According to the UK Met Office, climate models solve complex mathematical equations and cannot represent every real-world detail, so approximations are used and continually improved as science advances and computing power increases.

The Met Office also suggests that improvements in resolution now allow regional detail down to tens of kilometres and much longer runs that reproduce the last 150 years and project the next century or more. 

“We looked at projected future changes in climatic drivers for floods, droughts and wildfires across many regions of the world and found no dependence on climate sensitivity in the majority of cases studied,” says Dr Jeremy Walton, lead computational scientist for the UK Earth System Model (UKESM), on a climate modelling project he helped conduct.

“We deduce that using models with a high climate sensitivity for regional climate projections is just as valid as using those with a lower value for this property.”

Companies using climate modelling

McKinsey’s Planetrics tailors scenario analysis to an institution’s exposures and operations, combining software with sector expertise and coverage of more than 90,000 securities,  over 300 sector models an more than 250,000 emission factors.

NASA’s Goddard Institute for Space Studies notes its coupled atmosphere–ocean models feed IPCC work and CMIP archives. 

PwC describes climate analytics and scenario testing, powered by collaborator Jupiter Intelligence, to quantify physical and transition risks and support ESG reporting. 

IBM has also collaborated with NASA on an AI foundation model for a variety of weather and climate use cases, contributing to the Oak Ridge National Laboratory, the model offers a flexible, scalable way to address a variety of challenges related to short-term weather as well as long-term climate projection.

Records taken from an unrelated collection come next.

File: config.mk
export PLATFORM = sky130hd
export DESIGN_NAME = motor_command_frame_decoder
export DESIGN_NICKNAME = d
export VERILOG_FILES = /design/src/hw/rtl/mcfd_pkg.sv /design/src/hw/rtl/mcfd_decode.sv /design/src/hw/rtl/motor_command_frame_decoder.sv
export SDC_FILE = /design/constraint.sdc
export NUM_CORES = 1
export LEC_CHECK = 0
export ABC_CLOCK_PERIOD_IN_PS = 5000
export CORE_AREA = 2 2 122 124
export DETAILED_ROUTE_END_ITERATION = 16
export DIE_AREA = 0 0 124 126
export DONT_BUFFER_PORTS = 1
export GPL_ROUTABILITY_DRIVEN = 0
export PLACE_DENSITY = 0.78
export SYNTH_ARGS = -nofsm -noshare
export SYNTH_HDL_FRONTEND = slang
export SYNTH_SLANG_ARGS = --single-unit
File: constraint.sdc
create_clock -name i_clk -period 5 [get_ports i_clk]
set_clock_uncertainty 0.15 [all_clocks]
set_input_delay 0.75 -clock i_clk [delete_from_list [all_inputs] [get_ports i_clk]]
set_output_delay 0.75 -clock i_clk [all_outputs]
set_load 0.1 [all_outputs]
File: src/hw/rtl/mcfd_pkg.sv
package mcfd_pkg;

    // Frame framing
    localparam int unsigned FRAME_LIMIT = 80;
    localparam int unsigned POS_W       = $clog2(FRAME_LIMIT);

    // Kept character positions within a frame
    localparam int unsigned KEEP_N = 7;
    localparam int unsigned KEEP_POS [KEEP_N] = '{1, 3, 5, 7, 9, 13, 17};

    localparam int unsigned CHAR_W  = 8;
    localparam int unsigned SPEED_W = 10;
    localparam int unsigned CFG_IDX_W = 2;

    // Characters
    localparam logic [CHAR_W-1:0] CH_START = 8'h24;  // '$'
    localparam logic [CHAR_W-1:0] CH_END   = 8'h23;  // '#'
    localparam logic [CHAR_W-1:0] CH_NUL   = 8'h00;
    localparam logic [CHAR_W-1:0] CH_0     = 8'h30;
    localparam logic [CHAR_W-1:0] CH_1     = 8'h31;
    localparam logic [CHAR_W-1:0] CH_2     = 8'h32;
    localparam logic [CHAR_W-1:0] CH_4     = 8'h34;
    localparam logic [CHAR_W-1:0] CH_8     = 8'h38;
    localparam logic [CHAR_W-1:0] CH_W     = 8'h57;
    localparam logic [CHAR_W-1:0] CH_D     = 8'h44;

    // Register indexes
    localparam logic [CFG_IDX_W-1:0] REG_SPEED_STEP    = 2'd0;
    localparam logic [CFG_IDX_W-1:0] REG_SPEED_CEILING = 2'd1;
    localparam logic [CFG_IDX_W-1:0] REG_SPEED_FLOOR   = 2'd2;

    localparam logic [SPEED_W-1:0] RST_SPEED_STEP    = 10'd100;
    localparam logic [SPEED_W-1:0] RST_SPEED_CEILING = 10'd1000;
    localparam logic [SPEED_W-1:0] RST_SPEED_FLOOR   = 10'd100;
    localparam logic [SPEED_W-1:0] RST_SPEED         = 10'd500;

    // Tag matcher progress
    localparam logic [1:0] TAG_IDLE = 2'd0;
    localparam logic [1:0] TAG_GOT4 = 2'd1;
    localparam logic [1:0] TAG_GOTW = 2'd2;

    // Motion codes
    localparam logic [2:0] MOT_HALT        = 3'd0;
    localparam logic [2:0] MOT_PIVOT_LEFT  = 3'd5;
    localparam logic [2:0] MOT_PIVOT_RIGHT = 3'd6;

    // Execution markers
    localparam logic [2:0] EXEC_S       = 3'd4;
    localparam logic [2:0] EXEC_Q       = 3'd5;
    localparam logic [2:0] EXEC_E       = 3'd6;
    localparam logic [2:0] EXEC_UNKNOWN = 3'd7;

    localparam logic [3:0] LIGHT_NONE = 4'd0;

    localparam logic [1:0] SERVO_NONE = 2'd0;
    localparam logic [1:0] SERVO_180  = 2'd1;
    localparam logic [1:0] SERVO_0    = 2'd2;
    localparam logic [1:0] SERVO_90   = 2'd3;

    typedef logic [CHAR_W-1:0] t_chars [KEEP_N];

    // Last member sits in the lowest bits
    typedef struct packed {
        logic [1:0]         servo_action;
        logic [3:0]         light_action;
        logic               beep;
        logic [2:0]         exec_code;
        logic [SPEED_W-1:0] speed;
        logic [2:0]         motion;
    } t_result;

    typedef struct packed {
        logic [SPEED_W-1:0] speed_step;
        logic [SPEED_W-1:0] speed_ceiling;
        logic [SPEED_W-1:0] speed_floor;
    } t_cfg;

endpackage

File: src/hw/rtl/mcfd_decode.sv
module mcfd_decode (
    input  mcfd_pkg::t_chars                    i_chars,
    input  logic [mcfd_pkg::SPEED_W-1:0]        i_speed,
    input  mcfd_pkg::t_cfg                      i_cfg,
    output mcfd_pkg::t_result                   o_result
);

    logic [mcfd_pkg::CHAR_W-1:0]  w_c1, w_c3, w_c5, w_c7, w_c9, w_c13, w_c17;
    logic [mcfd_pkg::SPEED_W:0]   w_sum;
    logic signed [mcfd_pkg::SPEED_W+1:0] w_diff;

    assign w_c1  = i_chars[0];
    assign w_c3  = i_chars[1];
    assign w_c5  = i_chars[2];
    assign w_c7  = i_chars[3];
    assign w_c9  = i_chars[4];
    assign w_c13 = i_chars[5];
    assign w_c17 = i_chars[6];

    assign w_sum  = {1'b0, i_speed} + {1'b0, i_cfg.speed_step};
    assign w_diff = $signed({2'b00, i_speed}) - $signed({2'b00, i_cfg.speed_step});

    always_comb begin
        // motion and marker; spin wins over position 1
        if (w_c3 == mcfd_pkg::CH_1) begin
            o_result.motion    = mcfd_pkg::MOT_PIVOT_LEFT;
            o_result.exec_code = mcfd_pkg::EXEC_Q;
        end else if (w_c3 == mcfd_pkg::CH_2) begin
            o_result.motion    = mcfd_pkg::MOT_PIVOT_RIGHT;
            o_result.exec_code = mcfd_pkg::EXEC_E;
        end else if (w_c1 >= mcfd_pkg::CH_1 && w_c1 <= mcfd_pkg::CH_4) begin
            o_result.motion    = 3'(w_c1 - mcfd_pkg::CH_0);
            o_result.exec_code = 3'(w_c1 - mcfd_pkg::CH_1);
        end else begin
            o_result.motion    = mcfd_pkg::MOT_HALT;
            o_result.exec_code = (w_c1 == mcfd_pkg::CH_0) ? mcfd_pkg::EXEC_S
                                                          : mcfd_pkg::EXEC_UNKNOWN;
        end

        // saturating speed step
        if (w_c7 == mcfd_pkg::CH_1) begin
            o_result.speed = (w_sum > {1'b0, i_cfg.speed_ceiling}) ? i_cfg.speed_ceiling
                                                                  : w_sum[mcfd_pkg::SPEED_W-1:0];
        end else if (w_c7 == mcfd_pkg::CH_2) begin
            o_result.speed = (w_diff < $signed({2'b00, i_cfg.speed_floor}))
                           ? i_cfg.speed_floor : w_diff[mcfd_pkg::SPEED_W-1:0];
        end else begin
            o_result.speed = i_speed;
        end

        o_result.beep = (w_c5 == mcfd_pkg::CH_1);

        if (w_c13 >= mcfd_pkg::CH_1 && w_c13 <= mcfd_pkg::CH_8) begin
            o_result.light_action = 4'(w_c13 - mcfd_pkg::CH_0);
        end else begin
            o_result.light_action = mcfd_pkg::LIGHT_NONE;
        end

        // position 17 overrides position 9
        if (w_c17 == mcfd_pkg::CH_1) begin
            o_result.servo_action = mcfd_pkg::SERVO_90;
        end else if (w_c9 == mcfd_pkg::CH_1) begin
            o_result.servo_action = mcfd_pkg::SERVO_180;
        end else if (w_c9 == mcfd_pkg::CH_2) begin
            o_result.servo_action = mcfd_pkg::SERVO_0;
        end else begin
            o_result.servo_action = mcfd_pkg::SERVO_NONE;
        end
    end

endmodule

File: src/hw/rtl/motor_command_frame_decoder.sv
// Motor command frame decoder.
// Input: a byte stream on s_axis (one received serial byte per transaction).
// '$' opens or reopens a frame, '#' closes it. A frame reaching 80 bytes
// ('$' included) is dropped. A closed frame not carrying the "4WD" tag
// (looked for up to the first zero byte) yields one result transaction on
// m_axis: motion, stepped speed, execution marker, beep, light and servo.
// Configuration: i_cfg_we writes speed step, ceiling or floor (index 0..2);
// write only while no frame result is outstanding.
// Latency: the result for a '#' appears on m_axis the cycle after the '#'
// transaction. Throughput: one byte per cycle; all per-byte work is a few
// compares and one saturating add/subtract ahead of the result register.
// Stall: the result register holds while m_axis_tready is low, and
// s_axis_tready then drops, so nothing is lost or reordered.
// Reset (synchronous, active low): no frame open, speed 500, registers at
// step 100, ceiling 1000, floor 100, output empty.
module motor_command_frame_decoder (
    input  logic        i_clk,
    input  logic        i_rst_n,
    // configuration
    input  logic        i_cfg_we,
    input  logic [1:0]  i_cfg_index,
    input  logic [9:0]  i_cfg_data,
    // byte input
    input  logic        s_axis_tvalid,
    output logic        s_axis_tready,
    input  logic [7:0]  s_axis_tdata,   // [7:0] rx_byte
    // frame results
    output logic        m_axis_tvalid,
    input  logic        m_axis_tready,
    output logic [23:0] m_axis_tdata    // [2:0] motion, [12:3] speed, [15:13] exec_code,
                                        // [16] beep, [20:17] light_action,
                                        // [22:21] servo_action, [23] zero
);

    localparam logic [mcfd_pkg::POS_W-1:0] POS_LAST =
        mcfd_pkg::POS_W'(mcfd_pkg::FRAME_LIMIT - 1);

    // frame state
    logic                          r_in_frame, n_in_frame;
    logic [mcfd_pkg::POS_W-1:0]    r_pos, n_pos;
    mcfd_pkg::t_chars              r_chars, n_chars;
    logic [1:0]                    r_match, n_match;
    logic                          r_tag, n_tag;
    logic                          r_zero, n_zero;
    logic [mcfd_pkg::SPEED_W-1:0]  r_speed;
    mcfd_pkg::t_cfg                r_cfg;

    // output stage
    logic                          r_out_valid;
    mcfd_pkg::t_result             r_result;

    // per-byte view (after a possible '$' restart)
    logic                          w_acc;
    logic                          w_start, w_active, w_over, w_end, w_emit;
    logic [mcfd_pkg::POS_W-1:0]    w_pos;
    mcfd_pkg::t_chars              w_chars;
    logic [1:0]                    w_match;
    logic                          w_tag, w_zero;
    logic [mcfd_pkg::CHAR_W-1:0]   w_byte;
    mcfd_pkg::t_result             w_result;

    assign w_byte   = s_axis_tdata;
    assign s_axis_tready = !r_out_valid || m_axis_tready;
    assign w_acc    = s_axis_tvalid && s_axis_tready;

    assign w_start  = (w_byte == mcfd_pkg::CH_START);
    assign w_active = w_start || r_in_frame;
    assign w_pos    = w_start ? '0 : r_pos;
    assign w_match  = w_start ? mcfd_pkg::TAG_IDLE : r_match;
    assign w_tag    = w_start ? 1'b0 : r_tag;
    assign w_zero   = w_start ? 1'b0 : r_zero;
    assign w_over   = (w_pos >= POS_LAST);
    assign w_end    = (w_byte == mcfd_pkg::CH_END);

    always_comb begin
        for (int k = 0; k < mcfd_pkg::KEEP_N; k++) begin
            w_chars[k] = w_start ? '0 : r_chars[k];
        end
    end

    // next frame state
    always_comb begin
        n_in_frame = r_in_frame;
        n_pos      = r_pos;
        n_chars    = r_chars;
        n_match    = r_match;
        n_tag      = r_tag;
        n_zero     = r_zero;
        if (w_active) begin
            if (w_over) begin
                // overlong frame: drop it
                n_in_frame = 1'b0;
                n_pos      = '0;
                n_match    = mcfd_pkg::TAG_IDLE;
                n_tag      = 1'b0;
                n_zero     = 1'b0;
                for (int k = 0; k < mcfd_pkg::KEEP_N; k++) begin
                    n_chars[k] = '0;
                end
            end else begin
                for (int k = 0; k < mcfd_pkg::KEEP_N; k++) begin
                    n_chars[k] = (w_pos == mcfd_pkg::POS_W'(mcfd_pkg::KEEP_POS[k]))
                               ? w_byte : w_chars[k];
                end
                n_tag  = w_tag;
                n_zero = w_zero;
                n_match = w_match;
                // tag search stops at the first zero byte
                if (!w_zero) begin
                    priority if (w_byte == mcfd_pkg::CH_NUL) begin
                        n_zero  = 1'b1;
                        n_match = mcfd_pkg::TAG_IDLE;
                    end else if (w_byte == mcfd_pkg::CH_4) begin
                        n_match = mcfd_pkg::TAG_GOT4;
                    end else if (w_match == mcfd_pkg::TAG_GOT4 && w_byte == mcfd_pkg::CH_W) begin
                        n_match = mcfd_pkg::TAG_GOTW;
                    end else if (w_match == mcfd_pkg::TAG_GOTW && w_byte == mcfd_pkg::CH_D) begin
                        n_tag   = 1'b1;
                        n_match = mcfd_pkg::TAG_IDLE;
                    end else begin
                        n_match = mcfd_pkg::TAG_IDLE;
                    end
                end
                if (w_end) begin
                    n_in_frame = 1'b0;
                    n_pos      = '0;
                end else begin
                    n_in_frame = 1'b1;
                    n_pos      = w_pos + 1'b1;
                end
            end
        end
    end

    assign w_emit = w_active && !w_over && w_end && !n_tag;

    mcfd_decode u_decode (
        .i_chars  (n_chars),
        .i_speed  (r_speed),
        .i_cfg    (r_cfg),
        .o_result (w_result)
    );

    always_ff @(posedge i_clk) begin
        if (!i_rst_n) begin
            r_in_frame <= 1'b0;
            r_pos      <= '0;
            r_match    <= mcfd_pkg::TAG_IDLE;
            r_tag      <= 1'b0;
            r_zero     <= 1'b0;
            r_speed    <= mcfd_pkg::RST_SPEED;
            r_out_valid <= 1'b0;
            for (int k = 0; k < mcfd_pkg::KEEP_N; k++) begin
                r_chars[k] <= '0;
            end
        end else begin
            if (w_acc) begin
                r_in_frame <= n_in_frame;
                r_pos      <= n_pos;
                r_chars    <= n_chars;
                r_match    <= n_match;
                r_tag      <= n_tag;
                r_zero     <= n_zero;
                if (w_emit) begin
                    r_speed <= w_result.speed;
                end
            end
            r_out_valid <= (w_acc && w_emit) || (r_out_valid && !m_axis_tready);
        end
    end

    // result payload, loaded only with a new result
    always_ff @(posedge i_clk) begin
        if (w_acc && w_emit) begin
            r_result <= w_result;
        end
    end

    // configuration registers
    always_ff @(posedge i_clk) begin
        if (!i_rst_n) begin
            r_cfg.speed_step    <= mcfd_pkg::RST_SPEED_STEP;
            r_cfg.speed_ceiling <= mcfd_pkg::RST_SPEED_CEILING;
            r_cfg.speed_floor   <= mcfd_pkg::RST_SPEED_FLOOR;
        end else if (i_cfg_we) begin
            unique case (i_cfg_index)
                mcfd_pkg::REG_SPEED_STEP:    r_cfg.speed_step    <= i_cfg_data;
                mcfd_pkg::REG_SPEED_CEILING: r_cfg.speed_ceiling <= i_cfg_data;
                mcfd_pkg::REG_SPEED_FLOOR:   r_cfg.speed_floor   <= i_cfg_data;
                default: ;
            endcase
        end
    end

    assign m_axis_tvalid = r_out_valid;
    assign m_axis_tdata  = {1'b0, r_result};

    // checks
    a_pos_in_range: assert property (@(posedge i_clk) disable iff (!i_rst_n)
        r_pos <= POS_LAST)
        else $error("frame position beyond limit");

    a_idle_pos_zero: assert property (@(posedge i_clk) disable iff (!i_rst_n)
        !r_in_frame |-> r_pos == '0)
        else $error("position not cleared outside a frame");

    a_stall_blocks_input: assert property (@(posedge i_clk) disable iff (!i_rst_n)
        (r_out_valid && !m_axis_tready) |-> !s_axis_tready)
        else $error("input taken while result stalled");

    a_emit_shows: assert property (@(posedge i_clk) disable iff (!i_rst_n)
        (w_acc && w_emit) |=> m_axis_tvalid)
        else $error("frame result not presented");

    a_motion_range: assert property (@(posedge i_clk) disable iff (!i_rst_n)
        r_out_valid |-> r_result.motion <= mcfd_pkg::MOT_PIVOT_RIGHT)
        else $error("motion code out of range");

endmodule
==> impl_metrics.csv <==
group,metric,value,unit
run_status,status,"finished, final reports clean",
critical_path,cp-end-kind,"flop",
floorplan,core_area,14300,um2
synth,synth.mux.area_fraction,2.22,%
route,dr.pass1.iters,6,
critical_path,timing.critical_path.fanout_max,16,
critical_path,setup.worst_path.start_class,"flop",
clock_network,ctsRootBufferMaster,"sky130_fd_sc_hd__clkbuf_16",
timing,max_slew.worst_pin.slew,1.17,ns
clock_network,worst_skew_pair.late_latency,0.42,ns
timing,max_clock_freq,0.233,GHz
floorplan,die_width,124,um
clock_network,sinks_on_clock_net,132,
cells_and_area,layout.nets,1049,
synth,syn_area_per_cell,8.01,um2
place,port_bufs,0,
clock_network,cts_tree,"yes",
clock_network,clock_tree.buffer_depth,2,
timing,setup_repair_after_global_routing_missed_its_margin,"no",
clock_network,cts_resized,0,
critical_path,required,5.00,ns
cells_and_area,antennaDiodeCount,0,
global_routing,wire_length_of_the_first_global_routing_pass,36600,um
floorplan,die_y,126,um
critical_path,critical_path.cell_chain,"ha_1 > inv_1 > fa_1 > o21ba_2 > or4_1 > o211ai_1 > nand2_1 > xnor2_1 > ha_1 > nand3_1 > nor4_1 > nor2_1 > nor2_1 > nand3_1 > buf_4 > mux2i_1 > a22o_1 > a21oi_1",
synth,syn_area,8130,um2
synth,yosys_warnings,0,
synth,synth_seq_cells,132,
timing,setup_tns,0,ns
clock_network,cts_setup_buffers,0,
timing,report.final.hold_viol_count,0,
cells_and_area,multi_input_area,4770,um2
route,route.vias.total,7645,
synth,fraction_of_the_mapped_netlist_area_in_compound_gates,24.0,%
timing,finalWorstPathRequiredPeriod,4.28,ns
synth,synth_seq_area_share,35.3,%
synth,yosysTopAreaCell,"sky130_fd_sc_hd__dfxtp_1",
cells_and_area,fillerInstances,1260,
clock_network,clock_pin_slew_of_the_registers_on_the_worst_case_setup_and_hold_paths,0.06,ns
pwr,powerDensity,290,nW/um2
synth,synthArstFlopShare,0,%
clock_network,cts.htree.levels,4,
synth,synth_top_family_by_area,"compound AO/OA/AOI/OAI gates",
synth,synthCells,1015,
min_path,hold_class,"in2reg",
route,routed_wire_length_per_instance,19.4,um
clock_network,cts-buffers-inserted,17,
global_routing,number_of_antenna_violations_at_the_first_check_in_global_routing,0,
route,drc_errors,0,
cells_and_area,drive_gt1_share,5.85,%
route,vias_per_cell,6.50,
place,preCtsSetupSlack,0.760,ns
cells_and_area,sequential_cell_area,2870,um2
synth,mapped_nets,1085,
route,postRouteWirelength,22800,um
global_routing,grt_pass1_vias,7259,
clock_network,total_of_hold_buffers_inserted_after_clock_tree_synthesis,0,
synth,main_flop_type_after_synthesis,"sky130_fd_sc_hd__dfxtp_1",
floorplan,design.portCount,51,
floorplan,floorplan.initialDensity,56.8,%
place,dp_hpwl,15700,um
floorplan,num_rows,44,
timing,final_min_period_over_clock_period,85.7,%
timing,report.final.slew_viol_count,0,
timing,worst_slack,0.715,ns
critical_path,critical-path-max-stage-delay,0.44,ns
pwr,leakage,3.22,nW
critical_path,critPathKind,"reg2reg",
critical_path,cp.arrival,4.29,ns
cells_and_area,commonest_non_fill_non_tap_cells_in_the_layout,"sky130_fd_sc_hd__nor2_1, sky130_fd_sc_hd__dfxtp_1, sky130_fd_sc_hd__nand2_1",
route,ant_nets,0,
flow_run,number_of_max_cap_violations,0,
synth,synth_enable_flop_cells,23,
cells_and_area,area_growth_syn_to_layout,7.45,%
synth,post_synth_fa_ha_maj_area_fraction,7.11,%
synth,post_synth_main_area_contributors,"sky130_fd_sc_hd__dfxtp_1, sky130_fd_sc_hd__edfxtp_1, sky130_fd_sc_hd__ha_1, sky130_fd_sc_hd__nor2_1, sky130_fd_sc_hd__a22oi_1",
critical_path,cp_slowest_cell,"sky130_fd_sc_hd__or4_1",
timing,timing.final.setup_violations,0,
synth,synthSimpleGateAreaFrac,23.7,%
route,detailedRoute.firstIterationViolations,965,
synth,post_synth_num_cell_types,76,
global_routing,gr-usage-all-layers,30.0,%
floorplan,die_area,15600,um2
global_routing,grt_max_degree,52,
timing,slew_headroom,21.8,%
global_routing,grt_overflow_total,0,
cells_and_area,layout_commonest_cell,"sky130_fd_sc_hd__nor2_1",
pwr,vdd_ir_drop_max,0.000251,V
synth,synth_top_area_share,26.8,%
synth,synth_xor_area_share,1.62,%
## path summary, 6_finish.rpt
kind         slack [ns]          endpoint       start  depth (start not counted)
min                0.25        r_speed[2]     i_rst_n                          1
max                0.72  m_axis_tdata[11]  r_speed[0]                         18
min reg2reg        0.31          r_cfg[1]    r_cfg[1]                          2
max reg2reg        0.72  m_axis_tdata[11]  r_speed[0]                         18
## area by class of cell
class | count | area share [%]
clock buffers | 20 | 5.00
multi-input cells | 765 | 54.6
flip-flops and latches | 132 | 32.9
well taps | 184 | 2.64
clock inverters | 12 | 1.58
repair buffers | 13 | 1.12
inverters | 50 | 2.15
## critical path, delay by kind of cell (launching register included)
family          cells  cell delay, ns
xor+xnor            1            0.17
simple gates        7            1.20
compound gates      4            0.71
mux                 1            0.22
fa+ha+maj           3            0.93
buf+inv             2            0.27
flops               1            0.37
## registers in the layout, summed over array words and instances, names as in the netlist
register	count
m_axis_tdata	23
m_axis_tvalid	1
r_cfg	30
r_chars	56
r_in_frame	1
r_match	2
r_pos	7
r_speed	10
r_tag	1
r_zero	1
## kinds of logic after synthesis
group                    after synthesis
AND/OR/NAND/NOR                      398
AO/OA/AOI/OAI                        288
flip-flops                           132
buffers and inverters                118
adder cells (fa/ha/maj)               45
multiplexers                          18
XOR/XNOR                              15
other                                  1
## report_power, final
part | internal, mW | total (mW) | switching, mW | leakage, nW
clock | 0.774 | 1.23 | 0.459 | 0.280
sequential | 1.09 | 1.09 | 0.00686 | 1.09
combinational | 0.0760 | 0.204 | 0.128 | 1.85
## cells in the mapped netlist, drive strengths merged (18+ instances only)
library cell and instances:
a21oi 73, a22oi 61, buf 26, clkbuf 42
dfxtp 109, edfxtp 23, ha 43, inv 50
mux2i 18, nand2 105, nand3 35, nor2 129
nor3 21, o21ai 42
## per-layer routing
layer / vias to the layer above / global-route usage, % / routed length [um]
li1: 3610 / - / -
met1: 3559 / 36.2 / 9060
met2: 386 / 47.6 / 10700
met3: 90 / 7.93 / 1870
met4: 0 / 17.4 / 1170
met5: - / 0 / 0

"This space has seen the emergence of large AI models that focus on a fixed dataset and single use case, primarily forecasting,” says Juan Bernabe-Moreno, Director of IBM Research Europe (UK and Ireland) and IBM's Accelerated Discovery Lead for Climate and Sustainability. 

“We have designed our weather and climate foundation model to go beyond such limitations so that it can be tuned to a variety of inputs and uses.

"For example, the model can run both on the entire earth as well as in a local context. 

“With such flexibility on the technology side, this model is well-suited to help us understand meteorological phenomena such as hurricanes or atmospheric rivers, reason about future potential climate risks by increasing the resolution of climate models and finally inform our understanding of imminent severe weather events."

Siemens highlights the use of digital twins and climate modelling to guide the Siemensstadt Square district design via Siemens Xcelerator. 

AWS outlines a Customer Carbon Footprint Tool to measure, forecast and report emissions from cloud use. 

Google notes that energy demand modelling supports its 24/7 carbon-free goal through smarter procurement and grid integration. 

BlackRock states that Aladdin Climate integrates climate science with financial risk modelling to assess portfolio exposure.